Demings supported “The Heroes Act” in 2020 that included $10,000 in federal student debt cancellation and referred to millennials in a June 2018 tweet as “among the poorest generations, saddled with nearly $1.5T in student debt and the lowest saving rate of workers.”
Sanchez wants to eventually make public universities tuition-free, though for those already with student debt, he adopted Sen. Elizabeth Warren’s plan to cancel up to $50,000 worth of federal student loan debt for 95% of borrowers.
“A multilingual second-generation immigrant, Ricardo de la Fuente was raised on the work ethic that made America great. […] In his work in green energy entrepreneurship, assisted living modernization, and small business advocacy, he has applied those skills for real change. As a philanthropist, he has raised hundreds of thousands of dollars for charities fighting against cancer, homelessness, and child poverty,” de la Fuente said on his campaign website. “With his wide and varied experience in bringing people together and supporting those in need, Ricardo is ready to fight for Florida’s future through the creation of meaningful well-paid jobs in green energy, infrastructure, and technology.”

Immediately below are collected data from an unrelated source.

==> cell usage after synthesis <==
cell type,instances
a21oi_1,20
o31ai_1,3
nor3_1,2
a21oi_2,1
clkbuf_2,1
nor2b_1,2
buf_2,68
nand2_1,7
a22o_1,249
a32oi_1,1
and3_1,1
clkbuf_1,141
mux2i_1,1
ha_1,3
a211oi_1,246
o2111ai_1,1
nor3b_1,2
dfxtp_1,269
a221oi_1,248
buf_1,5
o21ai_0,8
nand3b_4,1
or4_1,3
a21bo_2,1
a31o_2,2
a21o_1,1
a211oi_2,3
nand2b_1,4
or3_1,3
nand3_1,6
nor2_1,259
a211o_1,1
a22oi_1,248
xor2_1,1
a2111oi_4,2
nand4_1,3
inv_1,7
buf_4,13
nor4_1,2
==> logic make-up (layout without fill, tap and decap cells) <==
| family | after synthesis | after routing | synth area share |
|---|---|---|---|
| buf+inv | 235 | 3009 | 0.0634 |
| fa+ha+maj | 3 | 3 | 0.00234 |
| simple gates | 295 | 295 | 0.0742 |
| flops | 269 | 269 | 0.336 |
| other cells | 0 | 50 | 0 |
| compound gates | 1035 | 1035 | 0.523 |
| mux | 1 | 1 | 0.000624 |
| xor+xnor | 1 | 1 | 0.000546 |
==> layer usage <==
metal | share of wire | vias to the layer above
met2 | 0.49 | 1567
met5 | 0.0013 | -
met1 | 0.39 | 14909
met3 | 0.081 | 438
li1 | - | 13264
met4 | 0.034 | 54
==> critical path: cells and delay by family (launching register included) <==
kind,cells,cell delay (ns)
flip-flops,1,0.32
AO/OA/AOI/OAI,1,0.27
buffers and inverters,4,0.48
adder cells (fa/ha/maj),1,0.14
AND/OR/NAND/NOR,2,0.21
[src/rtl/sim_mem_bridge_pkg.sv]
// ---------------------------------------------------------------------------
// sim_mem_bridge_pkg : shared constants and types for the simulation memory bridge
// Revision: 1.0
// ---------------------------------------------------------------------------
`default_nettype none

package sim_mem_bridge_pkg;

   localparam logic [63:0] PC_START_DEF = 64'h0000_0000_8000_0000;
   localparam int          IDX_W_DEF    = 16;

   localparam logic [2:0] SIZE_B = 3'd0;
   localparam logic [2:0] SIZE_H = 3'd1;
   localparam logic [2:0] SIZE_W = 3'd2;
   localparam logic [2:0] SIZE_D = 3'd3;

   typedef enum logic [1:0] {
      MB_IDLE   = 2'd0,
      MB_ACCESS = 2'd1,
      MB_RESP   = 2'd2
   } mb_state_e;

   typedef enum logic {
      REQ_IF = 1'b0,
      REQ_LS = 1'b1
   } req_id_e;

   typedef struct packed {
      req_id_e     id;
      logic [63:0] addr;
      logic [2:0]  size;
      logic        wen;
      logic [63:0] wdata;
   } req_t;

   // Illegal sizes map to zero bytes, which yields an empty byte mask.
   function automatic logic [3:0] size_bytes(input logic [2:0] size);
      case (size)
         SIZE_B:  return 4'd1;
         SIZE_H:  return 4'd2;
         SIZE_W:  return 4'd4;
         SIZE_D:  return 4'd8;
         default: return 4'd0;
      endcase
   endfunction

endpackage

`default_nettype wire

[src/rtl/sim_mem_bridge_if.sv]
// ---------------------------------------------------------------------------
// sim_mem_bridge_if : fetch, load/store and RAMHelper signals of the memory bridge
// Revision: 1.0
// ---------------------------------------------------------------------------
`default_nettype none

interface sim_mem_bridge_if #(
   parameter int IDX_W = 16
);
   logic             if_req_valid;
   logic             if_req_ready;
   logic [63:0]      if_addr;
   logic             if_rsp_valid;
   logic [31:0]      if_rsp_data;

   logic             ls_req_valid;
   logic             ls_req_ready;
   logic             ls_wen;
   logic [63:0]      ls_addr;
   logic [2:0]       ls_size;
   logic [63:0]      ls_wdata;
   logic             ls_rsp_valid;
   logic [63:0]      ls_rsp_data;

   logic             rsp_err;

   logic             ram_en;
   logic [IDX_W-1:0] ram_idx;
   logic [63:0]      ram_wdata;
   logic [63:0]      ram_wmask;
   logic             ram_wen;
   logic [63:0]      ram_rdata;

   modport slave (
      input  if_req_valid, if_addr,
      output if_req_ready, if_rsp_valid, if_rsp_data,
      input  ls_req_valid, ls_wen, ls_addr, ls_size, ls_wdata,
      output ls_req_ready, ls_rsp_valid, ls_rsp_data,
      output rsp_err,
      output ram_en, ram_idx, ram_wdata, ram_wmask, ram_wen,
      input  ram_rdata
   );

   modport master (
      output if_req_valid, if_addr,
      input  if_req_ready, if_rsp_valid, if_rsp_data,
      output ls_req_valid, ls_wen, ls_addr, ls_size, ls_wdata,
      input  ls_req_ready, ls_rsp_valid, ls_rsp_data,
      input  rsp_err,
      input  ram_en, ram_idx, ram_wdata, ram_wmask, ram_wen,
      output ram_rdata
   );

endinterface

`default_nettype wire

[src/rtl/sim_mem_bridge_lane_align.sv]
// ---------------------------------------------------------------------------
// mem_lane_align : byte-lane masks, store-data shift and load-data extraction
// Revision: 1.0
// ---------------------------------------------------------------------------
`default_nettype none

module mem_lane_align
   import sim_mem_bridge_pkg::*;
(
   input  logic [2:0]  offset_i,
   input  logic [2:0]  size_i,
   input  logic [63:0] wdata_i,
   input  logic [63:0] rdata_i,
   output logic [7:0]  bmask_o,
   output logic [63:0] wmask_o,
   output logic [63:0] wdata_o,
   output logic [63:0] rdata_o,
   output logic        misalign_o
);

   logic [3:0]  w_nbytes;
   logic [7:0]  w_span;
   logic [63:0] w_keep;
   logic [63:0] w_rshift;

   assign w_nbytes   = size_bytes(size_i);
   assign w_span     = 8'hFF >> (4'd8 - w_nbytes);
   assign bmask_o    = w_span << offset_i;
   assign misalign_o = ({1'b0, offset_i} + w_nbytes) > 4'd8;

   assign wdata_o  = wdata_i << {offset_i, 3'b000};
   assign w_rshift = rdata_i >> {offset_i, 3'b000};
   assign rdata_o  = w_rshift & w_keep;

   for (genvar i = 0; i < 8; i++) begin : g_lane
      assign wmask_o[8*i +: 8] = {8{bmask_o[i]}};
      assign w_keep[8*i +: 8]  = {8{w_span[i]}};
   end

endmodule

`default_nettype wire

[src/rtl/sim_mem_bridge.sv]
// ---------------------------------------------------------------------------
// sim_mem_bridge : arbitrates fetch and load/store requests onto the RAMHelper model
// Revision: 1.0
// ---------------------------------------------------------------------------
`default_nettype none

module sim_mem_bridge
   import sim_mem_bridge_pkg::*;
#(
   parameter logic [63:0] PC_START = PC_START_DEF,
   parameter int          IDX_W    = IDX_W_DEF
)
(
   input  logic             clock,
   input  logic             reset,
   sim_mem_bridge_if.slave  bus
);

   mb_state_e   state_q, state_d;
   req_t        req_q, req_d;
   logic [31:0] if_data_q, if_data_d;
   logic [63:0] ls_data_q, ls_data_d;
   logic        err_q, err_d;

   logic [63:0] w_word;
   logic        w_below;
   logic        w_oor;
   logic        w_badsize;
   logic        w_misalign;
   logic        w_err;
   logic [7:0]  w_bmask;
   logic [63:0] w_wmask;
   logic [63:0] w_wdata;
   logic [63:0] w_rdata;
   logic [63:0] w_rsp;

   mem_lane_align u_align (
      .offset_i   (req_q.addr[2:0]),
      .size_i     (req_q.size),
      .wdata_i    (req_q.wdata),
      .rdata_i    (bus.ram_rdata),
      .bmask_o    (w_bmask),
      .wmask_o    (w_wmask),
      .wdata_o    (w_wdata),
      .rdata_o    (w_rdata),
      .misalign_o (w_misalign)
   );

   assign w_word    = (req_q.addr - PC_START) >> 3;
   assign w_below   = req_q.addr < PC_START;
   assign w_oor     = |w_word[63:IDX_W];
   // An empty byte mask only arises for the illegal sizes 4..7.
   assign w_badsize = (w_bmask == 8'h00);
   assign w_err     = w_below | w_oor | w_badsize | w_misalign;
   assign w_rsp     = w_err ? 64'd0 : w_rdata;

   assign bus.if_rsp_data = if_data_q;
   assign bus.ls_rsp_data = ls_data_q;

   always_ff @(posedge clock) begin
      if (reset) begin
         state_q   <= MB_IDLE;
         req_q     <= '0;
         if_data_q <= '0;
         ls_data_q <= '0;
         err_q     <= 1'b0;
      end else begin
         state_q   <= state_d;
         req_q     <= req_d;
         if_data_q <= if_data_d;
         ls_data_q <= ls_data_d;
         err_q     <= err_d;
      end
   end

   always_comb begin
      state_d          = state_q;
      req_d            = req_q;
      if_data_d        = if_data_q;
      ls_data_d        = ls_data_q;
      err_d            = err_q;
      bus.if_req_ready = 1'b0;
      bus.ls_req_ready = 1'b0;
      bus.if_rsp_valid = 1'b0;
      bus.ls_rsp_valid = 1'b0;
      bus.rsp_err      = 1'b0;
      bus.ram_en       = 1'b0;
      bus.ram_wen      = 1'b0;
      bus.ram_idx      = '0;
      bus.ram_wdata    = '0;
      bus.ram_wmask    = '0;

      case (state_q)
         MB_IDLE: begin
            // The LSU has priority over instruction fetch.
            bus.ls_req_ready = bus.ls_req_valid;
            bus.if_req_ready = bus.if_req_valid & ~bus.ls_req_valid;
            if (bus.ls_req_valid) begin
               req_d   = '{id: REQ_LS, addr: bus.ls_addr, size: bus.ls_size,
                           wen: bus.ls_wen, wdata: bus.ls_wdata};
               state_d = MB_ACCESS;
            end else if (bus.if_req_valid) begin
               req_d   = '{id: REQ_IF, addr: bus.if_addr, size: SIZE_W,
                           wen: 1'b0, wdata: 64'd0};
               state_d = MB_ACCESS;
            end
         end

         MB_ACCESS: begin
            err_d = w_err;
            if (!w_err) begin
               bus.ram_en    = 1'b1;
               bus.ram_wen   = req_q.wen;
               bus.ram_idx   = w_word[IDX_W-1:0];
               bus.ram_wdata = w_wdata;
               bus.ram_wmask = w_wmask;
            end
            if (req_q.id == REQ_IF) begin
               if_data_d = w_rsp[31:0];
            end else begin
               ls_data_d = w_rsp;
            end
            state_d = MB_RESP;
         end

         MB_RESP: begin
            bus.if_rsp_valid = (req_q.id == REQ_IF);
            bus.ls_rsp_valid = (req_q.id == REQ_LS);
            bus.rsp_err      = err_q;
            state_d          = MB_IDLE;
         end

         default: begin
            state_d = MB_IDLE;
         end
      endcase
   end

endmodule

`default_nettype wire

[src/flat_wrapper.sv]
// flat-port wrapper written by rule: the top's interface ports become plain ports
module sim_mem_bridge_flat import sim_mem_bridge_pkg::*;
#(
   parameter logic [63:0] PC_START = PC_START_DEF,
   parameter int          IDX_W    = IDX_W_DEF
)
  (clock, reset, bus_if_req_valid, bus_if_addr, bus_if_req_ready, bus_if_rsp_valid, bus_if_rsp_data, bus_ls_req_valid, bus_ls_wen, bus_ls_addr, bus_ls_size, bus_ls_wdata, bus_ls_req_ready, bus_ls_rsp_valid, bus_ls_rsp_data, bus_rsp_err, bus_ram_en, bus_ram_idx, bus_ram_wdata, bus_ram_wmask, bus_ram_wen, bus_ram_rdata);
  sim_mem_bridge_if #(.IDX_W(IDX_W)) bus_i ();
  input  logic clock;
  input  logic reset;
  input wire logic [$bits(bus_i.if_req_valid)-1:0] bus_if_req_valid;
  input wire logic [$bits(bus_i.if_addr)-1:0] bus_if_addr;
  output wire logic [$bits(bus_i.if_req_ready)-1:0] bus_if_req_ready;
  output wire logic [$bits(bus_i.if_rsp_valid)-1:0] bus_if_rsp_valid;
  output wire logic [$bits(bus_i.if_rsp_data)-1:0] bus_if_rsp_data;
  input wire logic [$bits(bus_i.ls_req_valid)-1:0] bus_ls_req_valid;
  input wire logic [$bits(bus_i.ls_wen)-1:0] bus_ls_wen;
  input wire logic [$bits(bus_i.ls_addr)-1:0] bus_ls_addr;
  input wire logic [$bits(bus_i.ls_size)-1:0] bus_ls_size;
  input wire logic [$bits(bus_i.ls_wdata)-1:0] bus_ls_wdata;
  output wire logic [$bits(bus_i.ls_req_ready)-1:0] bus_ls_req_ready;
  output wire logic [$bits(bus_i.ls_rsp_valid)-1:0] bus_ls_rsp_valid;
  output wire logic [$bits(bus_i.ls_rsp_data)-1:0] bus_ls_rsp_data;
  output wire logic [$bits(bus_i.rsp_err)-1:0] bus_rsp_err;
  output wire logic [$bits(bus_i.ram_en)-1:0] bus_ram_en;
  output wire logic [$bits(bus_i.ram_idx)-1:0] bus_ram_idx;
  output wire logic [$bits(bus_i.ram_wdata)-1:0] bus_ram_wdata;
  output wire logic [$bits(bus_i.ram_wmask)-1:0] bus_ram_wmask;
  output wire logic [$bits(bus_i.ram_wen)-1:0] bus_ram_wen;
  input wire logic [$bits(bus_i.ram_rdata)-1:0] bus_ram_rdata;
  assign bus_i.if_req_valid = bus_if_req_valid;
  assign bus_i.if_addr = bus_if_addr;
  assign bus_if_req_ready = bus_i.if_req_ready;
  assign bus_if_rsp_valid = bus_i.if_rsp_valid;
  assign bus_if_rsp_data = bus_i.if_rsp_data;
  assign bus_i.ls_req_valid = bus_ls_req_valid;
  assign bus_i.ls_wen = bus_ls_wen;
  assign bus_i.ls_addr = bus_ls_addr;
  assign bus_i.ls_size = bus_ls_size;
  assign bus_i.ls_wdata = bus_ls_wdata;
  assign bus_ls_req_ready = bus_i.ls_req_ready;
  assign bus_ls_rsp_valid = bus_i.ls_rsp_valid;
  assign bus_ls_rsp_data = bus_i.ls_rsp_data;
  assign bus_rsp_err = bus_i.rsp_err;
  assign bus_ram_en = bus_i.ram_en;
  assign bus_ram_idx = bus_i.ram_idx;
  assign bus_ram_wdata = bus_i.ram_wdata;
  assign bus_ram_wmask = bus_i.ram_wmask;
  assign bus_ram_wen = bus_i.ram_wen;
  assign bus_i.ram_rdata = bus_ram_rdata;
  sim_mem_bridge #(.PC_START(PC_START), .IDX_W(IDX_W)) u_core (.clock(clock), .reset(reset), .bus(bus_i));
endmodule
## src/rtl/spi_rx_deserializer.sv

```systemverilog
// SPI receive deserializer: assembles DATA_WIDTH sampled bits into a word and
// hands completed words off through a valid/ready holding register.
module spi_rx_deserializer #(
    parameter int DATA_WIDTH = 8,
    localparam int CNT_W = $clog2(DATA_WIDTH)
) (
    input  logic                  i_clk,
    input  logic                  i_reset,
    input  logic                  i_sclk_enable,
    input  logic                  i_shift_enable,
    input  logic                  i_serial_in,
    input  logic                  i_MSB,
    input  logic                  i_ready,
    input  logic                  i_clear_errors,
    output logic [DATA_WIDTH-1:0] o_data,
    output logic                  o_valid,
    output logic                  o_busy,
    output logic                  o_overrun,
    output logic                  o_abort
);

    logic [DATA_WIDTH-1:0] sreg_q, sreg_d;
    logic [DATA_WIDTH-1:0] data_q, data_d;
    logic [CNT_W-1:0]      cnt_q, cnt_d;
    logic                  msb_q, msb_d;
    logic                  valid_q, valid_d;
    logic                  overrun_q, overrun_d;
    logic                  abort_q, abort_d;

    logic [DATA_WIDTH-1:0] shifted;
    logic                  order;
    logic                  last_bit;
    logic                  complete;
    logic                  overrun_set;
    logic                  abort_set;

    // The first bit of a word follows i_MSB live; later bits use the latched order.
    assign order    = (cnt_q == '0) ? i_MSB : msb_q;
    assign shifted  = order ? {sreg_q[DATA_WIDTH-2:0], i_serial_in}
                            : {i_serial_in, sreg_q[DATA_WIDTH-1:1]};
    assign last_bit = (cnt_q == CNT_W'(DATA_WIDTH - 1));

    always_comb begin
        sreg_d      = sreg_q;
        cnt_d       = cnt_q;
        msb_d       = msb_q;
        complete    = 1'b0;
        abort_set   = 1'b0;

        if (!i_shift_enable) begin
            if (cnt_q != '0) begin
                cnt_d     = '0;
                sreg_d    = '0;
                abort_set = 1'b1;
            end
        end else if (i_sclk_enable) begin
            sreg_d = shifted;
            if (cnt_q == '0) begin
                msb_d = i_MSB;
            end
            if (last_bit) begin
                cnt_d    = '0;
                complete = 1'b1;
            end else begin
                cnt_d = cnt_q + CNT_W'(1);
            end
        end
    end

    always_comb begin
        data_d      = data_q;
        valid_d     = valid_q;
        overrun_set = 1'b0;

        if (valid_q && i_ready) begin
            valid_d = 1'b0;
        end
        // A word completing into a full, unconsumed holding register is dropped.
        if (complete) begin
            if (!valid_q || i_ready) begin
                data_d  = shifted;
                valid_d = 1'b1;
            end else begin
                overrun_set = 1'b1;
            end
        end
    end

    always_comb begin
        overrun_d = overrun_q;
        abort_d   = abort_q;
        if (i_clear_errors) begin
            overrun_d = 1'b0;
            abort_d   = 1'b0;
        end
        if (overrun_set) begin
            overrun_d = 1'b1;
        end
        if (abort_set) begin
            abort_d = 1'b1;
        end
    end

    always_ff @(posedge i_clk or negedge i_reset) begin
        if (!i_reset) begin
            sreg_q    <= '0;
            data_q    <= '0;
            cnt_q     <= '0;
            msb_q     <= 1'b1;
            valid_q   <= 1'b0;
            overrun_q <= 1'b0;
            abort_q   <= 1'b0;
        end else begin
            sreg_q    <= sreg_d;
            data_q    <= data_d;
            cnt_q     <= cnt_d;
            msb_q     <= msb_d;
            valid_q   <= valid_d;
            overrun_q <= overrun_d;
            abort_q   <= abort_d;
        end
    end

    assign o_data    = data_q;
    assign o_valid   = valid_q;
    assign o_busy    = (cnt_q != '0);
    assign o_overrun = overrun_q;
    assign o_abort   = abort_q;

endmodule

```

## config.mk

```make
export PLATFORM = sky130hd
export DESIGN_NAME = spi_rx_deserializer
export DESIGN_NICKNAME = d
export VERILOG_FILES = /design/src/rtl/spi_rx_deserializer.sv
export SDC_FILE = /design/constraint.sdc
export NUM_CORES = 1
export LEC_CHECK = 0
export CAP_MARGIN = 0
export CELL_PAD_IN_SITES_DETAIL_PLACEMENT = 1
export CELL_PAD_IN_SITES_GLOBAL_PLACEMENT = 2
export CORE_MARGIN = 8
export CORE_UTILIZATION = 28
export DETAILED_ROUTE_END_ITERATION = 16
export HOLD_SLACK_MARGIN = 0.1
export PLACE_DENSITY = 0.73
export SYNTH_ARGS = -nofsm -noshare
export SYNTH_HDL_FRONTEND = slang
export SYNTH_SLANG_ARGS = --single-unit
```

## constraint.sdc

```tcl
create_clock -name i_clk -period 1.5 [get_ports i_clk]
set_input_delay 0.225 -clock i_clk [delete_from_list [all_inputs] [get_ports i_clk]]
set_output_delay 0.225 -clock i_clk [all_outputs]
set_load 0.1 [all_outputs]
```

==> Word level (Yosys, flattened, before mapping) <==
Cells that the tools add are included.
{ "word_totals": {"inputBits": 8, "elab_cells": 43, "reg_bits": 23, "out_inout_bits": 12} }
{ "op_classes": {"mux": 22, "reduce_logical": 11, "eq_ne": 2, "add_sub_neg": 1} }
{ "ops": {"columns": ["op", "count"], "rows": [
  ["$mux 8", 4],
  ["$mux 1", 14],
  ["$mux 3", 4],
  ["$reduce_and 2->1", 3],
  ["$reduce_bool 2->1", 3],
  ["$add 3x1->3 const B", 1],
  ["$eq 3x3->1 const B", 1],
  ["$logic_not 3->1", 1],
  ["$reduce_bool 3->1", 1],
  ["$ne 2x2->1 const B", 1],
  ["$logic_and 1x1->1", 1],
  ["$logic_not 1->1", 1],
  ["$logic_or 1x1->1", 1]
]} }

==> Depth between registers and ports, before layout <==
{ "depth": {"ltp_word": 6, "depth_mapped": 7, "ltp_nobuf": 6} }

==> Worst setup path before layout <==
Ideal clock, no wire load.
{ "synth_timing": {"path_kind": "register to register", "startpoint": "register valid_q (netlist: o_valid)", "endpoint": "register data_q[6] (netlist: o_data[6])", "path_buffers": 1, "arrival_ns": 1.755, "stages_incl_launch_ff": 6, "period_less_slack_ns": 1.833, "setup_slack_ns": -0.333, "setup_ns": 0.077, "required_time_ns": 1.423, "cell_sequence": "dfrtp_1 -> nand2b_1 -> nand2b_1 -> clkbuf_1 -> nand2_1 -> o21ai_1"} }
{ "synth_via": {"elab_chain_cells": 3} }
{ "synth_lines": {"columns": ["element", "line_no", "rtl"], "rows": [
  ["start: declaration", "26", "logic valid_q, valid_d;"],
  ["start signal: assignment", "118", "valid_q <= valid_d;"],
  ["$logic_not 1->1", "80", "if (!valid_q || i_ready) begin"],
  ["$logic_or 1x1->1", "80", null],
  ["$reduce_and 2->1 (no source line)", null, null],
  ["end signal: assignment", "115", "data_q <= data_d;"],
  ["end: declaration", "23", "logic [DATA_WIDTH-1:0] data_q, data_d;"]
]} }
Every way passes these cells.
A chain may end at the register's enable or synchronous reset.

==> Worst setup path in the final report <==
{ "layout_timing": {"startpoint": "register cnt_q[0]", "endpoint": "output port o_busy"} }
{ "layout_via": {"elab_chain_cells": 1} }
{ "layout_lines": {"columns": ["element", "line_no", "rtl"], "rows": [
  ["start: declaration", "24", "logic [CNT_W-1:0] cnt_q, cnt_d;"],
  ["start signal: assignment", "116", "cnt_q <= cnt_d;"],
  ["$reduce_bool 3->1", "126", "assign o_busy = (cnt_q != '0);"],
  ["end: declaration", "17", "output logic o_busy,"]
]} }
Every way passes these cells.

==> reports/results.ini <==
[setup_path]
crit_fanout = 2
worst_r2r_path_depth = 7
path_class = reg2out
worstSetupEndpointType = primary output
crit_start = cnt_q[0]
r2r_end = o_data[0]
ff2ff_setup_slack_ns = -0.05
r2r-start = cnt_q[0]
worstPathArrival_ns = 1.33
required_ns = 1.27
cp-start-kind = flip-flop

[logic_synthesis]
synth_largest_area_cell = dfrtp_1
syn-cell-area_um2 = 1000
synth_area_per_cell_um2 = 11.2
syn_inst = 90
ys_ff_latch = 23
yosysSeqAreaShare = 0.574
ys_types = 20
yosysWarnings = 0
synth_area_leaders = dfrtp_1, mux2i_1, o21ai_1, nand2_1, ha_1
synth_top_area_share = 0.548
syn-num-nets = 101

[clock_network]
clockBufferDepth = 2
cts_tree = built
clock-sinks = 23
cts_root_buf = clkbuf_4
cts-htree-levels = 1
hold_buffers = 0
insertion_delay_ns = 0.32
cts_buffers = 3
clkTransAtPathRegs_ns = 0.13

[timing]
rsz0062_at_grt = true
maxSlewViolCount = 0
fin_setup_tns_ns = -0.616
post-route-period-util = 1.04
skew_ns = 0.00540
clock.fmax_mhz = 644
hold_viol = 0
fin_crit_ns = 1.55
max_slew_margin = 0.807
fin_ws_ns = -0.0534
tightest_slew_ns = 0.290
finalSetupViolations = 17

[floorplanning]
num_rows = 21
die_w_um = 75.9
pin_count = 20
die_area_um2 = 5760
core_um2 = 3390
die_h_um = 75.9
initial_core_util = 0.296

[global_routing]
grt_pass1_vias = 832
grt_max_degree = 24
grt.total_usage = 0.0866
antenna_found_initial = 0
grt_pass1_wl_um = 4070
grt_overflow = 0

[route]
drtPass1Iterations = 4
routed_wl_um = 2340
drtAntennaViolNets = 0
vias_per_cell = 4.56
wire_per_inst_um = 13.8
drtIter0Drc = 29
drc = 0
vias = 775

[layout]
instances_no_fill = 170
nets = 136
final_cell_mix = dfrtp_1, nand2_1, o21ai_1, buf_12
fillers = 358
multi_input_area_um2 = 470
seq_area_um2 = 578
layout_commonest_cell = dfrtp_1
num_antenna_cells = 0
area_growth_syn_to_layout_pct = 58.9
drive_gt1_frac = 0.355

[hold_path]
hold_path_class = in2async

[pwr]
p_leak_nw = 0.700
powerDensity_nw_per_um2 = 1470
ir_drop_mv = 0.486
total_power_w = 0.00235

[place]
io_buffer_count = 19
routabilityCongestion = 0.771
dp.cells = 164
dpl.hpwl_um = 1780

[run_status]
outcome = complete, but fails checks
failed_checks = setup timing

[job]
drv_cap = 0

worst max-delay path, stage by stage, from the launching register on:
cell and delay, ns:
dfrtp_1 0.40, inv_1 0.06, ha_2 0.19, nand2b_4 0.08, buf_6 0.13, buf_12 0.15
registers in the layout, indices dropped and copies added, names as in the netlist:
signal,count
o_valid,1
o_overrun,1
msb_q,1
o_data,8
sreg_q,8
o_abort,1
cnt_q,3
routing by layer:
layer / global-route usage / up-vias / routed length [um]
li1: - / 377 / -
met1: 0.101 / 381 / 1050
met2: 0.137 / 13 / 1150
met3: 0.0212 / 4 / 83
met4: 0.0588 / 0 / 57
met5: 0 / - / 0
kinds of logic (layout without fill, tap and decap cells):
logic type,count (synthesis),count (layout),share of synthesized area
AO/OA/AOI/OAI,20,20,0.106
flip-flops,23,23,0.574
AND/OR/NAND/NOR,26,26,0.120
buffers and inverters,6,40,0.0299
adder cells (fa/ha/maj),3,3,0.0374
multiplexers,12,12,0.133
final cells by class:
class,count,area share
repair buffers,32,0.281
multi-input cells,61,0.295
clock inverters,1,0.00313
inverters,4,0.00940
clock buffers,3,0.0141
flip-flops and latches,23,0.362
well taps,46,0.0361
through the flow:
| stage | setup slack [ns] | hold slack [ns] | instance area (um^2) | util |
|---|---|---|---|---|
| 4_1_cts | -0.0556 | 0.245 | 1530 | 0.452 |
| 5_1_grt | -0.137 | 0.251 | 1600 | 0.471 |
| 6_report | -0.0534 | 0.234 | 1600 | 0.471 |
| 3_5_place_dp | -0.0666 | 0.486 | 1470 | 0.433 |
| 3_3_place_gp | -0.0377 | 0.479 | 1470 | 0.433 |
| 2_1_floorplan | -0.189 | -0.0706 | 1020 | - |
worst max path at each step:
stage / to / slack [ns] / cells past startpoint
final: o_busy / -0.05 / 5
after global routing: sreg_q[1] / -0.14 / 7
after CTS: o_busy / -0.06 / 5
after detailed placement: sreg_q[2] / -0.07 / 7
after global placement: sreg_q[6] / -0.04 / 7
after floorplan: o_data[7] / -0.19 / 7
cell usage after synthesis (all sizes together):
cell type / n
dfstp: 1
o22ai: 1
o21ai: 18
nand2b: 3
or2b: 1
dfrtp: 22
nor2: 1
mux2i: 11
nor2b: 1
clkbuf: 1
a32o: 1
buf: 1
nand3: 1
inv: 4
nand2: 19
ha: 3
mux2: 1
report_power, final:
part | internal [W] | leakage [nW] | switching, W
Clock | 0.000100 | 0.0177 | 0.000195
Combinational | 0.000619 | 0.371 | 0.000647
Sequential | 0.000717 | 0.311 | 0.0000772
Total | 0.00144 | 0.700 | 0.000919
timing repair:
item	in CTS	in global routing
gates cloned	0	1
buffers inserted	1	0
resized for setup	7	14
endpoints found under the setup margin	17	20
pin swaps	1	1
Note: power is estimated with default switching activity, not from simulation.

Along with Sanchez, Rush also supports the transition to “green,” renewable energy instead of the United States’ “current over-reliance on carbon-based energy.”
The transition is a “hot-button issue” in recent years as people around the globe fear the consequences of climate change, which many experts say humans are already experiencing. They point to the record heat waves across the United Kingdom this summer and the rise in the number and severity of wildfires in California and Australia.
“Here in Florida, our environment is our greatest treasure and our most important economic engine. Florida’s natural beauty, beautiful beaches, and clean air and water fuel our tourism-based economy. Chief Val Demings takes threats to our environment seriously, because they are threats to Floridans’ jobs and ways of life,” Demings’ campaign website said. “That’s why she opposes offshore drilling off Florida’s coasts, and why she has delivered funding to combat the toxic algae that impacts our shores and waterways. Chief Demings knows the threat of climate change is real, and that’s why she supported the bipartisan infrastructure bill which will fund billions of dollars of climate change-resistant infrastructure in Florida and create thousands of new jobs.”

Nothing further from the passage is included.